El episodio cuatro de Ahsoka conmovió a los fanáticos de Star Wars con el esperado reencuentro entre Anakin Skywalker, interpretado por Hayden Christensen, y Ahsoka Tano, a cargo de Rosario Dawson.
Esta nueva entrega nos dio mayor contexto del final del capítulo anterior y si has llegado hasta acá, aquí comienzan los spoilers del último capítulo de Ahsoka.
El Guerrero de las sombras es el título de esta nueva entre y profundiza en esta emotiva reunión, mientras revela la razón detrás del viaje de Ahsoka al Mundo entre Mundos, cerrando una herida que llevaba abierta desde la quinta temporada de The Clone Wars: terminar el entrenamiento de la protagonista.
Ahsoka sin poder creer lo que ve mientras Anakin la recibe con el afecto de un amigo, reviviendo momentos de la Guerra de los clones que sin duda era algo que los fans no sabían que necesitaban. Ver a Anakin como maestro y a Ahsoka como padawan en live action fue un hecho sorprenderte.
Padawan y maestro
Ahsoka, a pesar de su notable habilidad y formación por parte de Anakin Skywalker, nunca completó su entrenamiento Jedi de manera oficial. Se le conoce como una usuaria de la fuerza y no ha recibido el reconocimiento formal de la Orden Jedi, a pesar de su talento superior en comparación con muchos otros Jedi.
El episodio nos lleva a través de momentos cruciales del pasado de la padawan y del maestro Skywalker durante las Guerras Clon. Se exploran dos eventos en particular: una misión en la que Ahsoka perdió a muchos soldados bajo su mando y el asedio a Mandalore.
Estas experiencias, que ya se habían visto en la serie animada Clone Wars, ayudan a comprender el profundo trauma que ha afectado a la padwan durante años. El temor de Ahsoka está arraigado en la preocupación de seguir los pasos de su maestro, quien finalmente se convirtió en Darth Vader. El encuentro entre ambos, lleva a la protagonista a expresar sus temores, interrogando si está destinada a seguir un camino similar.
El episodio culmina con el cambio de vestuario de Ahsoka, que pasa de un gris apagado a un blanco resplandeciente. Este cambio visual representa la transformación de la ex jedi, su equilibrio interno y su paz interior. Ahora, parece ser la guerrera excepcional que siempre fue.

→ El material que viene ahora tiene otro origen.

===== config.mk =====
export PLATFORM = sky130hd
export DESIGN_NAME = inst_fetch_buffer
export DESIGN_NICKNAME = d
export VERILOG_FILES = /design/src/rtl/ifb_pkg.sv /design/src/rtl/ifb_tag_store.sv /design/src/rtl/inst_fetch_buffer.sv
export SDC_FILE = /design/constraint.sdc
export NUM_CORES = 1
export LEC_CHECK = 0
export BUFFER_PORTS_ARGS = -buffer_cell sky130_fd_sc_hd__buf_2
export CAP_MARGIN = 20
export CORE_AREA = 2 2 209 211
export DETAILED_ROUTE_END_ITERATION = 10
export DIE_AREA = 0 0 211 213
export GPL_TIMING_DRIVEN = 0
export HOLD_SLACK_MARGIN = 0.08
export PLACE_DENSITY_LB_ADDON = 0.08
export REMOVE_ABC_BUFFERS = 1
export SYNTH_ARGS = -nofsm -noshare
export SYNTH_HDL_FRONTEND = slang
export SYNTH_SLANG_ARGS = --single-unit

===== constraint.sdc =====
create_clock -name clk -period 11.7 [get_ports clk]
set_clock_uncertainty 0.05 [all_clocks]
set_input_delay 0.585 -clock clk [delete_from_list [all_inputs] [get_ports clk]]
set_output_delay 0.585 -clock clk [all_outputs]
set_load 0.005 [all_outputs]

El episodio también destaca por el buen uso de CGI. Vemos a Hayden Christensen con su apariencia de La venganza de los sith. Esto marca una diferencia notable con otros intentos de recrear personajes en la franquicia y subraya el realismo de la producción.

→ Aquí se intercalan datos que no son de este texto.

`src/rtl/cgra_pkg.sv`:
```
// Shared definitions for the pw2 CGRA slice: opcodes, config feature codes
// and the layout of the 32-bit configuration address.
package cgra_pkg;

  typedef enum logic [3:0] {
    OP_ADD  = 4'd0,
    OP_SUB  = 4'd1,
    OP_MUL  = 4'd2,
    OP_PASS = 4'd3,
    OP_AND  = 4'd4,
    OP_OR   = 4'd5,
    OP_XOR  = 4'd6,
    OP_SHL  = 4'd7,
    OP_LSHR = 4'd8
  } opcode_e;

  localparam logic [7:0] FEAT_OPCODE   = 8'hFF;
  localparam logic [7:0] FEAT_CONST    = 8'hF0;
  localparam logic [7:0] FEAT_IO       = 8'h00;
  localparam logic [7:0] CFG_REG_WRITE = 8'h00;

  localparam int ADDR_REG_MSB  = 31;
  localparam int ADDR_REG_LSB  = 24;
  localparam int ADDR_FEAT_MSB = 23;
  localparam int ADDR_FEAT_LSB = 16;
  localparam int ADDR_TILE_MSB = 15;
  localparam int ADDR_TILE_LSB = 0;

  typedef struct packed {
    logic [7:0]  reg_idx;
    logic [7:0]  feature;
    logic [15:0] tile;
  } cfg_addr_t;

  function automatic cfg_addr_t unpack_addr(input logic [31:0] addr);
    cfg_addr_t f;
    f.reg_idx = addr[ADDR_REG_MSB:ADDR_REG_LSB];
    f.feature = addr[ADDR_FEAT_MSB:ADDR_FEAT_LSB];
    f.tile    = addr[ADDR_TILE_MSB:ADDR_TILE_LSB];
    return f;
  endfunction

  // A write lands only when the register field is the write register and
  // both feature and tile match exactly.
  function automatic logic cfg_hit(input cfg_addr_t f, input logic [7:0] feat,
                                   input logic [15:0] tile);
    return (f.reg_idx == CFG_REG_WRITE) && (f.feature == feat) && (f.tile == tile);
  endfunction

endpackage

```
`src/rtl/cgra_pe.sv`:
```
// 16-bit processing element: opcode/constant config registers, ALU and the
// registered result pe_q.
module cgra_pe
  import cgra_pkg::*;
(
  input  logic        clk,
  input  logic        rst,
  input  logic [31:0] cfg_addr,
  input  logic [31:0] cfg_data,
  input  logic [15:0] tile_id,
  input  logic [15:0] a,
  output logic [15:0] pe_q
);

  cfg_addr_t   addr_s;
  logic [3:0]  opcode_q, opcode_d;
  logic [15:0] const_q, const_d;
  logic [15:0] pe_d;
  logic        unused_data_s;

  assign addr_s        = unpack_addr(cfg_addr);
  assign unused_data_s = ^cfg_data[31:16];

  // Config decode: at most one of the two PE registers is hit per cycle.
  always_comb begin
    opcode_d = opcode_q;
    const_d  = const_q;
    if (cfg_hit(addr_s, FEAT_OPCODE, tile_id)) begin
      opcode_d = cfg_data[3:0];
    end else if (cfg_hit(addr_s, FEAT_CONST, tile_id)) begin
      const_d = cfg_data[15:0];
    end else begin
      opcode_d = opcode_q;
      const_d  = const_q;
    end
  end

  // ALU; every result is taken modulo 2^16 and unused opcodes give zero.
  always_comb begin
    pe_d = 16'h0000;
    case (opcode_q)
      OP_ADD:  pe_d = a + const_q;
      OP_SUB:  pe_d = a - const_q;
      OP_MUL:  pe_d = a * const_q;
      OP_PASS: pe_d = a;
      OP_AND:  pe_d = a & const_q;
      OP_OR:   pe_d = a | const_q;
      OP_XOR:  pe_d = a ^ const_q;
      OP_SHL:  pe_d = a << const_q[3:0];
      OP_LSHR: pe_d = a >> const_q[3:0];
      default: pe_d = 16'h0000;
    endcase
  end

  // PE state registers.
  always_ff @(posedge clk or posedge rst) begin
    if (rst) begin
      opcode_q <= 4'd0;
      const_q  <= 16'h0000;
      pe_q     <= 16'h0000;
    end else begin
      opcode_q <= opcode_d;
      const_q  <= const_d;
      pe_q     <= pe_d;
    end
  end

endmodule

```
`src/rtl/cgra_pw2_top.sv`:
```
// CGRA slice top: S2 input IO tile, one PE tile and the gated S0 output IO
// tile. Pad T0 is the bus MSB on both sides.
module cgra_pw2_top
  import cgra_pkg::*;
#(
  parameter logic [15:0] PE_TILE_ID = 16'h0001,
  parameter logic [15:0] IO_TILE_ID = 16'h0002
) (
  input  logic        clk_in,
  input  logic        reset_in,
  input  logic [31:0] config_addr_in,
  input  logic [31:0] config_data_in,
  input  logic        pad_S2_T0_in,
  input  logic        pad_S2_T1_in,
  input  logic        pad_S2_T2_in,
  input  logic        pad_S2_T3_in,
  input  logic        pad_S2_T4_in,
  input  logic        pad_S2_T5_in,
  input  logic        pad_S2_T6_in,
  input  logic        pad_S2_T7_in,
  input  logic        pad_S2_T8_in,
  input  logic        pad_S2_T9_in,
  input  logic        pad_S2_T10_in,
  input  logic        pad_S2_T11_in,
  input  logic        pad_S2_T12_in,
  input  logic        pad_S2_T13_in,
  input  logic        pad_S2_T14_in,
  input  logic        pad_S2_T15_in,
  output logic        pad_S0_T0_out,
  output logic        pad_S0_T1_out,
  output logic        pad_S0_T2_out,
  output logic        pad_S0_T3_out,
  output logic        pad_S0_T4_out,
  output logic        pad_S0_T5_out,
  output logic        pad_S0_T6_out,
  output logic        pad_S0_T7_out,
  output logic        pad_S0_T8_out,
  output logic        pad_S0_T9_out,
  output logic        pad_S0_T10_out,
  output logic        pad_S0_T11_out,
  output logic        pad_S0_T12_out,
  output logic        pad_S0_T13_out,
  output logic        pad_S0_T14_out,
  output logic        pad_S0_T15_out,
  input  logic        tdi,
  input  logic        tms,
  input  logic        tck,
  input  logic        trst_n,
  output logic        tdo
);

  logic [15:0] in_q, in_d;
  logic        out_en_q, out_en_d;
  logic [15:0] pe_s;
  logic [15:0] bus_s;
  logic        unused_jtag_s;

  assign in_d = {pad_S2_T0_in,  pad_S2_T1_in,  pad_S2_T2_in,  pad_S2_T3_in,
                 pad_S2_T4_in,  pad_S2_T5_in,  pad_S2_T6_in,  pad_S2_T7_in,
                 pad_S2_T8_in,  pad_S2_T9_in,  pad_S2_T10_in, pad_S2_T11_in,
                 pad_S2_T12_in, pad_S2_T13_in, pad_S2_T14_in, pad_S2_T15_in};

  // Output IO tile enable write.
  always_comb begin
    out_en_d = out_en_q;
    if (cfg_hit(unpack_addr(config_addr_in), FEAT_IO, IO_TILE_ID)) begin
      out_en_d = config_data_in[0];
    end else begin
      out_en_d = out_en_q;
    end
  end

  // Input capture and IO tile state.
  always_ff @(posedge clk_in or posedge reset_in) begin
    if (reset_in) begin
      in_q     <= 16'h0000;
      out_en_q <= 1'b0;
    end else begin
      in_q     <= in_d;
      out_en_q <= out_en_d;
    end
  end

  cgra_pe u_pe (
    .clk      (clk_in),
    .rst      (reset_in),
    .cfg_addr (config_addr_in),
    .cfg_data (config_data_in),
    .tile_id  (PE_TILE_ID),
    .a        (in_q),
    .pe_q     (pe_s)
  );

  // The gate sits after the flop so clearing out_en blanks the pads at once.
  assign bus_s = out_en_q ? pe_s : 16'h0000;

  assign pad_S0_T0_out  = bus_s[15];
  assign pad_S0_T1_out  = bus_s[14];
  assign pad_S0_T2_out  = bus_s[13];
  assign pad_S0_T3_out  = bus_s[12];
  assign pad_S0_T4_out  = bus_s[11];
  assign pad_S0_T5_out  = bus_s[10];
  assign pad_S0_T6_out  = bus_s[9];
  assign pad_S0_T7_out  = bus_s[8];
  assign pad_S0_T8_out  = bus_s[7];
  assign pad_S0_T9_out  = bus_s[6];
  assign pad_S0_T10_out = bus_s[5];
  assign pad_S0_T11_out = bus_s[4];
  assign pad_S0_T12_out = bus_s[3];
  assign pad_S0_T13_out = bus_s[2];
  assign pad_S0_T14_out = bus_s[1];
  assign pad_S0_T15_out = bus_s[0];

  assign unused_jtag_s = ^{tdi, tms, tck, trst_n};
  assign tdo           = 1'b0;

endmodule

```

Las referencias a la guerra de los clones, a la batalla de Mandalore y al camino oscuro que toma Skywalker son un homenaje digno a las historias que nutren el universo de Star Wars y que Dave Filoni se ha encargado de ir liando y conectando historias poco a poco.
La mención a maestros de Anakin (Obi Wan Kenobi y Qui Gon Jin) y su conexión indirecta con la togruta son un guiño excepcional a las primeras tres películas de Star Wars y que hacen tenerle un gran cariño a esta saga.